▸ Task to carry out
Of the entries below, return only those lines from the line with "run 2: per-layer" to the line with "2163 | 11400 |", exactly, both included.

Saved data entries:
----------------
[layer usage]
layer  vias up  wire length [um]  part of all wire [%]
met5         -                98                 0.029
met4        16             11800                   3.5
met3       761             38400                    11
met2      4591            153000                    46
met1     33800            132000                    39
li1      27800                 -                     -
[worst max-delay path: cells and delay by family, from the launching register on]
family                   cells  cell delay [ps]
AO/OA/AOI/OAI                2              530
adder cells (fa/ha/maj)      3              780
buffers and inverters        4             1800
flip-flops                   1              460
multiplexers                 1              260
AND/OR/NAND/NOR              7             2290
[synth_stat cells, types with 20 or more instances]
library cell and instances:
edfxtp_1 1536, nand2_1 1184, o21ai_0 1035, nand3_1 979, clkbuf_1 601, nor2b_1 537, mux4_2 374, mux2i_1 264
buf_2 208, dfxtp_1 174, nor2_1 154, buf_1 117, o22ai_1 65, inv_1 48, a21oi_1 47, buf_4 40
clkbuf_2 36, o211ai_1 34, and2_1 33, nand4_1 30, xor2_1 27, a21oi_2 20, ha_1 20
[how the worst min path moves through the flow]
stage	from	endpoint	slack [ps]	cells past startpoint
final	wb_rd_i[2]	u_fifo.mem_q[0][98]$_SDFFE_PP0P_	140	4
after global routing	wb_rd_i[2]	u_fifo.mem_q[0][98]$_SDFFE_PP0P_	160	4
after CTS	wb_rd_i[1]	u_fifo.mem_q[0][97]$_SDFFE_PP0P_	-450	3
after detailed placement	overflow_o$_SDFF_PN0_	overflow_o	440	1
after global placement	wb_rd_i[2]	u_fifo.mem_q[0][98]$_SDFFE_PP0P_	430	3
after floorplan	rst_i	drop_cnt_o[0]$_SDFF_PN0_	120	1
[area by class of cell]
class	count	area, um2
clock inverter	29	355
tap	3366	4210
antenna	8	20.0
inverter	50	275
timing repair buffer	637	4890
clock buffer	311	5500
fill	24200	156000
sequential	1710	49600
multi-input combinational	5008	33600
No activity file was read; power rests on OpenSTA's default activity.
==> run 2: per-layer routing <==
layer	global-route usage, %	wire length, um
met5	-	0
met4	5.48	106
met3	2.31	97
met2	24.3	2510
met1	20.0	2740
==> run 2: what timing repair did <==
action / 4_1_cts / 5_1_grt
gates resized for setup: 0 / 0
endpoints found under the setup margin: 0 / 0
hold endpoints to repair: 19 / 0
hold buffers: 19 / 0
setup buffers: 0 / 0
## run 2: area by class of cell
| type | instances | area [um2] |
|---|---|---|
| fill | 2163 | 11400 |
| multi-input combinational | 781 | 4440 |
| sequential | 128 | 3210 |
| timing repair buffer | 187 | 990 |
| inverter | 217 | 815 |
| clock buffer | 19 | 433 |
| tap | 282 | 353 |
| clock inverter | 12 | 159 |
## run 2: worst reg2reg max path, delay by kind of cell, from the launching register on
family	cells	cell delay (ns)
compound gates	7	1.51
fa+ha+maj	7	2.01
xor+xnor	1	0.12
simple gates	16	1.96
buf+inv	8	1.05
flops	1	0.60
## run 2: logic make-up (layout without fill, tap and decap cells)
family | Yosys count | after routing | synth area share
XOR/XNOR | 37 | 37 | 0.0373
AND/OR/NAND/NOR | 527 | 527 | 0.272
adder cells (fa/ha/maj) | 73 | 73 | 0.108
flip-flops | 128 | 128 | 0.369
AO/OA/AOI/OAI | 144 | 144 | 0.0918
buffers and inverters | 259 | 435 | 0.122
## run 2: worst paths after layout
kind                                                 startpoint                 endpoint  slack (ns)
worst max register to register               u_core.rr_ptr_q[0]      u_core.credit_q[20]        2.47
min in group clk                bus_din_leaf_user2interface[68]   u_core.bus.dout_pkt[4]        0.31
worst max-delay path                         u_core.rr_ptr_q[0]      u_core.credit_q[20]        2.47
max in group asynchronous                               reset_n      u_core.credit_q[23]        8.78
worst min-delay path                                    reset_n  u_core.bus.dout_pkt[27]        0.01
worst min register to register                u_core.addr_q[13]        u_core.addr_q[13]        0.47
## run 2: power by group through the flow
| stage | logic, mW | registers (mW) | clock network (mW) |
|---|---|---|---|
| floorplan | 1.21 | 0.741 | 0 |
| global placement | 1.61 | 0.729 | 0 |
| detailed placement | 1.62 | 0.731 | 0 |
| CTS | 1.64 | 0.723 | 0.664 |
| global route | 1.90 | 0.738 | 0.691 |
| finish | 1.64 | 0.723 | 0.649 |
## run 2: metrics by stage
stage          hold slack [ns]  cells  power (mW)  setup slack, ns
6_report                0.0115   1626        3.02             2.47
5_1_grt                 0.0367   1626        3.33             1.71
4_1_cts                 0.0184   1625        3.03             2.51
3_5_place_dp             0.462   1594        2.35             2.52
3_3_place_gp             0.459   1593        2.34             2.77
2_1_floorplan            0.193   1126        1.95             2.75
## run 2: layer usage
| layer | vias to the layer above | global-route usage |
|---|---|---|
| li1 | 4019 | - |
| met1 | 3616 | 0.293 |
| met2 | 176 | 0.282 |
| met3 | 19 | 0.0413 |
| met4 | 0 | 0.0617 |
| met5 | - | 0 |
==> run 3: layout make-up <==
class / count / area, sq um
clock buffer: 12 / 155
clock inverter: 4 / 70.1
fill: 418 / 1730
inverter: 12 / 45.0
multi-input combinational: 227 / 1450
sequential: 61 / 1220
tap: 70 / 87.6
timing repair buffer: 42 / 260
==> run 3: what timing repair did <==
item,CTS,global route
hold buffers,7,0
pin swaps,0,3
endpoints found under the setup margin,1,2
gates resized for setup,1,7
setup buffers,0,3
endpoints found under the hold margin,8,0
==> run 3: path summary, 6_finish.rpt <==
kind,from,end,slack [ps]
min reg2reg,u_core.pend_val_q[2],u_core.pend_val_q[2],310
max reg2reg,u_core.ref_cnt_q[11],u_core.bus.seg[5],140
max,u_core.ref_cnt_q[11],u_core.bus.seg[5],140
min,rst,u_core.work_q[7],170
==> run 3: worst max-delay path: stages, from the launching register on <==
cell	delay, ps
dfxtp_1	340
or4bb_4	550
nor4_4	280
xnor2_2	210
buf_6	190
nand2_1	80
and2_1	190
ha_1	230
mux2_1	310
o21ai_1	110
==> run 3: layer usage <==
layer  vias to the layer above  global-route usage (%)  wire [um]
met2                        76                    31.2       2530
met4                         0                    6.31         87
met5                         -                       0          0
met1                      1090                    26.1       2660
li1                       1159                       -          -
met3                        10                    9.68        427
`config.mk`:
```
export PLATFORM = sky130hd
export DESIGN_NAME = cnn_layer_sequencer
export DESIGN_NICKNAME = d
export VERILOG_FILES = /design/src/rtl/cnn_layer_sequencer_pkg.sv /design/src/rtl/cnn_layer_sequencer_watchdog.sv /design/src/rtl/cnn_layer_sequencer.sv
export SDC_FILE = /design/constraint.sdc
export NUM_CORES = 1
export LEC_CHECK = 0
export ABC_AREA = 1
export CORE_UTILIZATION = 44
export DETAILED_ROUTE_END_ITERATION = 8
export PLACE_DENSITY = 0.88
export SYNTH_ARGS = -nofsm -noshare
export SYNTH_HDL_FRONTEND = slang
export SYNTH_SLANG_ARGS = --single-unit
```
`constraint.sdc`:
```
create_clock -name clk_i -period 1.9 [get_ports clk_i]
set_clock_uncertainty 0.15 [all_clocks]
set_input_delay 0.38 -clock clk_i [delete_from_list [all_inputs] [get_ports clk_i]]
set_output_delay 0.38 -clock clk_i [all_outputs]
set_load 0.02 [all_outputs]
```
`src/rtl/cnn_layer_sequencer_pkg.sv`:
```
// Shared types and helpers for the CNN layer sequencer.
//   seq_state_t : sequencer FSM states
//   DATA_W_DEF  : default width of the final-stage result
//   relu_clamp  : 1 when a captured result must be forced to zero
package cnn_layer_sequencer_pkg;

  typedef enum logic [2:0] {
    S_IDLE,
    S_START,
    S_WAIT,
    S_DONE,
    S_ERROR
  } seq_state_t;

  localparam int DATA_W_DEF = 32;

  // Negative results are clamped only when ReLU is enabled.
  function automatic logic relu_clamp(input logic sign_bit, input logic relu_en);
    return sign_bit & relu_en;
  endfunction

endpackage

```
`src/rtl/cnn_layer_sequencer_watchdog.sv`:
```
// Per-stage watchdog for the layer sequencer.
//   clk_i/rst_i : clock, synchronous active-low reset
//   clr_i       : restart the count (stage start)
//   en_i        : count one waiting cycle
//   expired_o   : this waiting cycle is the TIMEOUT-th one; TIMEOUT=0 never expires
module cnn_layer_sequencer_watchdog #(
  parameter int TIMEOUT = 1024
) (
  input  logic clk_i,
  input  logic rst_i,
  input  logic clr_i,
  input  logic en_i,
  output logic expired_o
);

  localparam int CW = (TIMEOUT > 1) ? $clog2(TIMEOUT + 1) : 1;

  logic [CW-1:0] cnt_q, cnt_d;

  always_comb begin
    cnt_d = cnt_q;
    if (clr_i)     cnt_d = '0;
    else if (en_i) cnt_d = cnt_q + CW'(1);
  end

  always_ff @(posedge clk_i) begin
    if (!rst_i) cnt_q <= '0;
    else        cnt_q <= cnt_d;
  end

  generate
    if (TIMEOUT == 0) begin : g_off
      assign expired_o = 1'b0;
    end else begin : g_on
      // Flag on the cycle whose increment would reach TIMEOUT.
      localparam logic [CW-1:0] LIMIT = CW'(TIMEOUT - 1);
      assign expired_o = en_i && (cnt_q == LIMIT);
    end
  endgenerate

endmodule

```
`src/rtl/cnn_layer_sequencer.sv`:
```
// Sequences N_STAGES layer engines through start/done handshakes.
//   clk_i, rst_i          : clock, synchronous active-low reset
//   enable_i              : start request; keeps continuous mode running
//   continuous_i          : rerun next frame (sampled in DONE)
//   abort_i               : return to IDLE next cycle, clears error
//   stage_start_o         : one-hot single-cycle start pulse
//   stage_done_i          : per-stage done (rising edge is used)
//   last_result_i         : signed result of the final stage
//   result_o              : captured, optionally ReLU'd, result
//   done_o                : one-cycle pulse per completed frame
//   busy_o/error_o        : in START/WAIT, in ERROR
//   err_stage_o           : stage that timed out
//   cur_stage_o           : stage in progress
//   frame_count_o         : completed frames, wrapping
module cnn_layer_sequencer
  import cnn_layer_sequencer_pkg::*;
#(
  parameter int N_STAGES = 3,
  parameter int DATA_W   = DATA_W_DEF,
  parameter int TIMEOUT  = 1024,
  parameter int FRAME_W  = 16,
  parameter int RELU_EN  = 1
) (
  input  logic                      clk_i,
  input  logic                      rst_i,
  input  logic                      enable_i,
  input  logic                      continuous_i,
  input  logic                      abort_i,
  output logic [N_STAGES-1:0]       stage_start_o,
  input  logic [N_STAGES-1:0]       stage_done_i,
  input  logic [DATA_W-1:0]         last_result_i,
  output logic [DATA_W-1:0]         result_o,
  output logic                      done_o,
  output logic                      busy_o,
  output logic                      error_o,
  output logic [$clog2(N_STAGES):0] err_stage_o,
  output logic [$clog2(N_STAGES):0] cur_stage_o,
  output logic [FRAME_W-1:0]        frame_count_o
);

  localparam int IW = $clog2(N_STAGES) + 1;
  localparam logic [IW-1:0] LAST = IW'(N_STAGES - 1);

  seq_state_t          state_q;
  logic [IW-1:0]       idx_q, err_stage_q;
  logic [N_STAGES-1:0] done_hist_q, start_q;
  logic [DATA_W-1:0]   result_q;
  logic [FRAME_W-1:0]  frame_q;
  logic                seen_q, done_q, busy_q, error_q;

  logic [N_STAGES-1:0] done_rise, idx_oh;
  logic                hit, wd_expired;

  assign done_rise = stage_done_i & ~done_hist_q;
  assign idx_oh    = N_STAGES'(1) << idx_q;
  // A rise during START is remembered in seen_q so zero-latency stages still advance.
  assign hit       = seen_q | (|(done_rise & idx_oh));

  cnn_layer_sequencer_watchdog #(.TIMEOUT(TIMEOUT)) u_wd (
    .clk_i     (clk_i),
    .rst_i     (rst_i),
    .clr_i     (state_q == S_START),
    .en_i      (state_q == S_WAIT),
    .expired_o (wd_expired)
  );

  always_ff @(posedge clk_i) begin
    if (!rst_i) begin
      state_q     <= S_IDLE;
      idx_q       <= '0;
      done_hist_q <= '0;
      seen_q      <= 1'b0;
      start_q     <= '0;
      done_q      <= 1'b0;
      busy_q      <= 1'b0;
      error_q     <= 1'b0;
      err_stage_q <= '0;
      result_q    <= '0;
      frame_q     <= '0;
    end else begin
      done_hist_q <= stage_done_i;
      start_q     <= '0;
      done_q      <= 1'b0;
      if (abort_i) begin
        // Abort wins over done and timeout; result and frame count are kept.
        state_q <= S_IDLE;
        idx_q   <= '0;
        seen_q  <= 1'b0;
        busy_q  <= 1'b0;
        error_q <= 1'b0;
      end else begin
        unique case (state_q)
          S_IDLE: if (enable_i) begin
            state_q <= S_START;
            idx_q   <= '0;
            start_q <= N_STAGES'(1);
            busy_q  <= 1'b1;
          end
          S_START: begin
            state_q <= S_WAIT;
            seen_q  <= |(done_rise & idx_oh);
          end
          S_WAIT: begin
            if (hit) begin
              seen_q <= 1'b0;
              if (idx_q == LAST) begin
                state_q  <= S_DONE;
                busy_q   <= 1'b0;
                done_q   <= 1'b1;
                frame_q  <= frame_q + FRAME_W'(1);
                result_q <= relu_clamp(last_result_i[DATA_W-1], RELU_EN != 0) ? '0
                                                                              : last_result_i;
              end else begin
                state_q <= S_START;
                idx_q   <= idx_q + IW'(1);
                start_q <= idx_oh << 1;
              end
            end else if (wd_expired) begin
              state_q     <= S_ERROR;
              busy_q      <= 1'b0;
              error_q     <= 1'b1;
              err_stage_q <= idx_q;
            end
          end
          S_DONE: begin
            if (continuous_i && enable_i) begin
              state_q <= S_START;
              idx_q   <= '0;
              start_q <= N_STAGES'(1);
              busy_q  <= 1'b1;
            end else begin
              state_q <= S_IDLE;
              idx_q   <= '0;
            end
          end
          S_ERROR: state_q <= S_ERROR;
          default: state_q <= S_IDLE;
        endcase
      end
    end
  end

  assign stage_start_o = start_q;
  assign result_o      = result_q;
  assign done_o        = done_q;
  assign busy_o        = busy_q;
  assign error_o       = error_q;
  assign err_stage_o   = err_stage_q;
  assign cur_stage_o   = idx_q;
  assign frame_count_o = frame_q;

endmodule

```
======== Word level (Yosys, flattened, before mapping) ========
Index checks and enable logic that the tools add are counted.
storage, ports and cells
  register bits ........................... 78
  word-level logic and storage cells ...... 76
  output and inout bits ................... 60
  input bits .............................. 40
cells by class
  add/sub/neg operators ................... 3
  shift-type cells ........................ 1
  bitwise gates (word level) .............. 8
  muxes and demuxes ....................... 24
  equal/unequal tests ..................... 12
  reduce and logical (&&, ||, !) cells .... 16
operators with widths
  operator                                               count
  two-way mux 31 bit                                     1
  two-way mux 3 bit                                      8
  case mux 3 bit (3 select lines)                        2
  adder 16 x 1 -> 16 bit, second input constant          1
  case mux 3 bit (5 select lines)                        1
  AND reduction 4 bit                                    3
  adder 11 x 1 -> 11 bit, second input constant          1
  equality test 11 x 10 -> 1 bit, second input constant  1
  equality test 3 x 2 -> 1 bit, second input constant    3
  two-way mux 1 bit                                      9
  != test 2 bit, second input constant                   4
  AND 3 bit                                              2
  != test 3 bit, second input constant                   2
  AND reduction 5 bit                                    1
  inverter 1 bit                                         4
  AND reduction 2 bit                                    2
  OR reduction 2 bit                                     2
  OR reduction 4 bit                                     1
  adder 3 x 1 -> 3 bit, second input constant            1
  equality test 3 x 1 -> 1 bit, second input constant    1
  equality test 3 bit, second input constant             1
  zero test 3 bit                                        1
  inverter 3 bit                                         1
  case mux 1 bit (3 select lines)                        1
  other kinds (9)                                        10

======== Logic depth before layout (Yosys ltp) ========
  word-level depth ........................ 7
  depth in mapped cells ................... 14

======== Hierarchy ========
A second synthesis with hierarchy kept.
unflattened totals
  cell total of the unflattened synthesis .. 501
  area total of the unflattened synthesis .. 3729.8 sq um
modules (own cells, without submodules)
  module                        cells an instance  times used  area each (sq um)
  cnn_layer_sequencer           426                1           3143.0
  cnn_layer_sequencer_watchdog  75                 1           586.8

======== Worst setup path after synthesis ========
OpenSTA, ideal clock, no wires.
  path kind ............................... register to register
  start ................................... register idx_q[0] (netlist: cur_stage_o[0])
  end ..................................... register frame_q[13] (netlist: frame_count_o[13])
  cell stages (with the launch flop) ...... 14
  required time ........................... 1.679 ns
  arrival time ............................ 1.806 ns
  setup slack ............................. -0.127 ns
  library setup time ...................... 0.071 ns
  period minus slack after synthesis ...... 2.027 ns
  cells stage by stage .................... dfxtp_1 -> inv_1 -> ha_1 -> inv_1 -> nor2_2 -> nand2_1 -> nand4_2 -> nand2_4 -> nor2_8 -> nand2_4 -> buf_6 -> buf_6 -> nand2_1 -> a21oi_1
on the way
  cells in the longest elaborated chain, start to end .. 5
  elaborated cells on any way between the ends .. 6
  those cells by class .................... eq/ne: 1; shift: 1; bitwise: 2; reduce/logical: 2
ends and longest elaborated chain
  item                             line                        text
  from (decl)                      cnn_layer_sequencer.sv:45   logic [IW-1:0] idx_q, err_stage_q;
  from (signal assigned)           cnn_layer_sequencer.sv:115  idx_q <= idx_q + IW'(1);
  left shift 1 x 3 -> 3 bit        cnn_layer_sequencer.sv:55   assign idx_oh = N_STAGES'(1) << idx_q;
  AND 3 bit                        cnn_layer_sequencer.sv:57   assign hit = seen_q | (|(done_rise & idx_oh));
  OR reduction 3 bit               cnn_layer_sequencer.sv:57
  OR 1 bit                         cnn_layer_sequencer.sv:57
  AND reduction 4 bit (no line) *  -
  to (signal assigned)             cnn_layer_sequencer.sv:110  frame_q <= frame_q + FRAME_W'(1);
  to (decl)                        cnn_layer_sequencer.sv:48   logic [FRAME_W-1:0] frame_q;
Mark *: on every way between the ends. The rest lies on a longest branch, timed or not.
A chain may end at the register's enable or synchronous reset.

======== Worst setup path in the final report ========
  start ................................... register idx_q[0] (netlist: cur_stage_o[0])
  end ..................................... register result_q[15] (netlist: result_o[15])
on the way
  cells in the longest elaborated chain, start to end .. 5
  elaborated cells on any way between the ends .. 6
  those cells by class .................... eq/ne: 1; shift: 1; bitwise: 2; reduce/logical: 2
ends and longest elaborated chain
  item                             line                        text
  left shift 1 x 3 -> 3 bit        cnn_layer_sequencer.sv:55
  AND 3 bit                        cnn_layer_sequencer.sv:57
  OR reduction 3 bit               cnn_layer_sequencer.sv:57
  OR 1 bit                         cnn_layer_sequencer.sv:57
  AND reduction 4 bit (no line) *  -
  to (signal assigned)             cnn_layer_sequencer.sv:111  result_q <= relu_clamp(last_result_i[DATA_W-1], RELU_EN != 0) ? '0
  to (decl)                        cnn_layer_sequencer.sv:47   logic [DATA_W-1:0] result_q;
Marks and branches as above.

==> run metrics <==
starting density of the core=0.464; Tcrit/Tclk final=1.03; largest area contributor in the netlist=dfxtp_1; Setup Viol. Count Final=20; Worst path slowest cell=dfxtp_4; Netlist Area Pre-Place=roughly 3700 sq um; largest net degree at the start of global routing=34; layout cell share with drive strength beyond 1=0.193; outcome=finished with violations; #FFs+latches synth=77; Hold Path Class=reg -> reg; max-cap viol count=0; I/O pin cnt=100; die width=between 90 and 100 um; worst skew pair latency=~0.35 ns; Synth cell types=37; unrepaired setup endpoints after global routing=true; Nets=slightly below 700; Cell Rows=32; first-pass GRT wire length=15500 um; final setup margin=-0.0573 ns; vias in the first global route=between 3000 and 4000; CP cell instances=inv_4 > ha_4 > inv_2 > nor2_4 > nand2_2 > nand4_4 > nand2_4 > nor2_8 > nand2_8 > clkinv_8 > clkbuf_16 > nand2_4 > nand2_2 > nor2_1; GRT Total Usage=0.227; highest routed metal layer=met4; total CTS buffers=9; Core ar.=about 7900 sq um; GPL Wtd Cong=a little under 0.9; Yosys warnings=0; crit path capture type=flop; Overflow after GRT=0; Power Density=approximately 610 nW/um^2; Detailed Routing Iterations Pass 1=5; fin crit period=between 1.5 and 2 ns; Sink Count=77; Inserted Diodes=0; WL met1=approximately 4100 um; Yosys top cell area share=0.422; count of hold buffers inserted by post-cts repair=0; CTS HTree Levels=3; Reg clk slew, reported paths=roughly 0.09 ns; WHS=around 0.3 ns; CP max stage delay=0.37 ns; placed insts=just over 700; DRC=0; Finished Layout Cells=between 700 and 800; mean post-synth cell area=approximately 7.2 sq um; Synth Instances=511; Final Max Slew Viols=0; failing checks=setup timing; Critical Path AT=approximately 2.0 ns; DP HPWL=about 7000 um; Fmax achieved=between 500 and 600 MHz; Setup TNS=-0.471 ns; startpoint types=flop; Seq/Total Area, Yosys=0.422; most frequent cells in the layout=126 x nand2_1, 76 x clkdlybuf4s50_1, 73 x dfxtp_1; area delta synth->final=51.1%; die area=about 8700 sq um; initial antenna violation count=0; CP Data Required Time=around 2.0 ns; via count=approximately 3800; clock tree buffer depth=2; CTS tree=done; WL per Instance=~14 um; worst-path maximum fanout=6; Pleak=between 2 and 2.5 nW; syn nets=around 560; port bufs=just under 100; final WL=just over 10000 um; Final ANT Viol Nets=0; via/cell ratio=just over 5; CTS Root Cell=clkbuf_8; most common cell after layout, fill and taps aside=nand2_1; fillers=just under 600; met3 WL=a little over 600 um; Final Hold Viols=0; DR WL met2=around 5200 um; top post-synthesis cells by area=dfxtp_1 42%, nand2_1 16%, inv_1 5.9%; kind of critical path=reg -> reg; Die Ht=~93 um; Worst VDD drop=about 0.38 mV; overall power=about 0.0034 W; First DRT Iteration DRCs=226
## state kept, by name, summed over array words and instances (netlist names)
signal / flops
busy_o: 1
cur_stage_o: 3
done_hist_q: 3
done_o: 1
err_stage_o: 3
error_o: 1
frame_count_o: 16
result_o: 31
seen_q: 1
stage_start_o: 3
state_q: 3
u_wd.cnt_q: 11
## power by group
group	total, W	switching, W	internal (W)
Clock	0.00146	0.000608	0.000849
Sequential	0.00163	0.00000925	0.00162
Combinational	0.000307	0.000157	0.000150
Total	0.00339	0.000774	0.00262
## synth_stat cells
| cell | instances |
|---|---|
| a41oi_1 | 1 |
| nor3_1 | 8 |
| a31oi_1 | 3 |
| nand3_4 | 1 |
| nor2_2 | 1 |
| inv_2 | 1 |
| o21ai_2 | 9 |
| inv_1 | 57 |
| or2_2 | 2 |
| nand2_1 | 154 |
| nor2_4 | 1 |
| a21oi_1 | 31 |
| nand4_2 | 1 |
| buf_4 | 2 |
| ha_1 | 6 |
| dfxtp_1 | 77 |
| clkbuf_1 | 8 |
| nor3b_1 | 2 |
| a211oi_1 | 1 |
| conb_1 | 1 |
| clkinv_1 | 2 |
| o211ai_1 | 1 |
| inv_4 | 2 |
| nor3_2 | 1 |
| buf_2 | 1 |
| buf_6 | 6 |
| nor2_1 | 48 |
| xnor2_1 | 3 |
| nand2_4 | 3 |
| xor2_1 | 12 |
| nand3_1 | 39 |
| nand4_1 | 7 |
| nand3b_1 | 1 |
| and3_1 | 1 |
| nor2_8 | 1 |
| o21a_1 | 1 |
| o21ai_0 | 15 |
## stage by stage
stage / instance area (sq um) / setup WS, ns / util
floorplan: 3660 / 0.0263 / -
global route: 5520 / -0.123 / 0.700
CTS: 5190 / 0.00981 / 0.658
finish: 5520 / -0.0573 / 0.700
detailed placement: 4910 / -0.285 / 0.623
global placement: 4910 / -0.220 / 0.623
## critical path, delay by kind of cell, from the launching register on
kind,cells,cell delay (ns)
buffers and inverters,4,0.37
adders and majority gates,1,0.13
and+or+nand+nor,9,0.79
DFF,1,0.37
## per-layer routing
layer	vias up	global-route usage
met2	151	0.395
met3	25	0.0569
met4	0	0.109
met1	1758	0.259
li1	1870	-
met5	-	0
## final cells by class
cell class	count	area, sq um	share of cell area
clock buffer	13	169	0.0306
clock inverter	3	67.6	0.0122
inverter	62	253	0.0458
multi-input combinational	355	1990	0.360
sequential	77	1550	0.281
tap	102	128	0.0231
timing repair buffer	136	1370	0.248
## path summary, 6_finish.rpt
kind | start | to | slack [ns] | depth (start not counted)
worst min-delay path | err_stage_o[2]$_SDFFE_PN0P_ | err_stage_o[2]$_SDFFE_PN0P_ | 0.30 | 2
worst max-delay path | cur_stage_o[0]$_SDFFE_PP0P_ | result_o[15]$_SDFFE_PN0P_ | -0.06 | 14
worst max register to register | cur_stage_o[0]$_SDFFE_PP0P_ | result_o[15]$_SDFFE_PN0P_ | -0.06 | 14
worst min register to register | err_stage_o[2]$_SDFFE_PN0P_ | err_stage_o[2]$_SDFFE_PN0P_ | 0.30 | 2
## cell families after synthesis
logic type | synth area share
AOI/OAI and AO/OA | 0.0982
xor gates and xnor gates | 0.0359
adders and majority gates | 0.0205
buffers and inverters | 0.0972
DFF | 0.422
other | 0.00103
and+or+nand+nor | 0.325
## repair_timing
action,in CTS,in global routing
endpoints found under the setup margin,67,59
cloned,0,3
gates resized for setup,34,72
pin swaps,1,23
setup buffers,0,5
Power figures use the tool's default switching activity.
==> patch 1, RTL diff (config.mk and constraints unchanged) <==
The parameter `RELU_EN` goes from 1 to 0.
--- a/src/rtl/cnn_layer_sequencer.sv
+++ b/src/rtl/cnn_layer_sequencer.sv
@@ -20,5 +20,5 @@
   parameter int TIMEOUT  = 1024,
   parameter int FRAME_W  = 16,
-  parameter int RELU_EN  = 1
+  parameter int RELU_EN  = 0
 ) (
   input  logic                      clk_i,
Function: changed (a bounded check fails within 10 cycles, from zero or initial values and one cycle with rst_i low).
==> patch 1 against the unedited design <==
The flow still finishes with violations (negative setup slack). Core utilization grew 1.7 points. Synthesized area shrank 7.3%. Highest routed layer unchanged. Final area shrank 4.3%. Sequential cell count grew 1. Critical endpoint is now frame_count_o[7]. Critical path depth shrank 1. Worst hold slack gained 0.040 ns. Fmax grew 0.24%. Worst setup slack gained 0.0047 ns. Total power grew 0.84%. Routed wire length grew 1.5%.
----------------
▸ Result of the task
==> run 2: per-layer routing <==
layer	global-route usage, %	wire length, um
met5	-	0
met4	5.48	106
met3	2.31	97
met2	24.3	2510
met1	20.0	2740
==> run 2: what timing repair did <==
action / 4_1_cts / 5_1_grt
gates resized for setup: 0 / 0
endpoints found under the setup margin: 0 / 0
hold endpoints to repair: 19 / 0
hold buffers: 19 / 0
setup buffers: 0 / 0
## run 2: area by class of cell
| type | instances | area [um2] |
|---|---|---|
| fill | 2163 | 11400 |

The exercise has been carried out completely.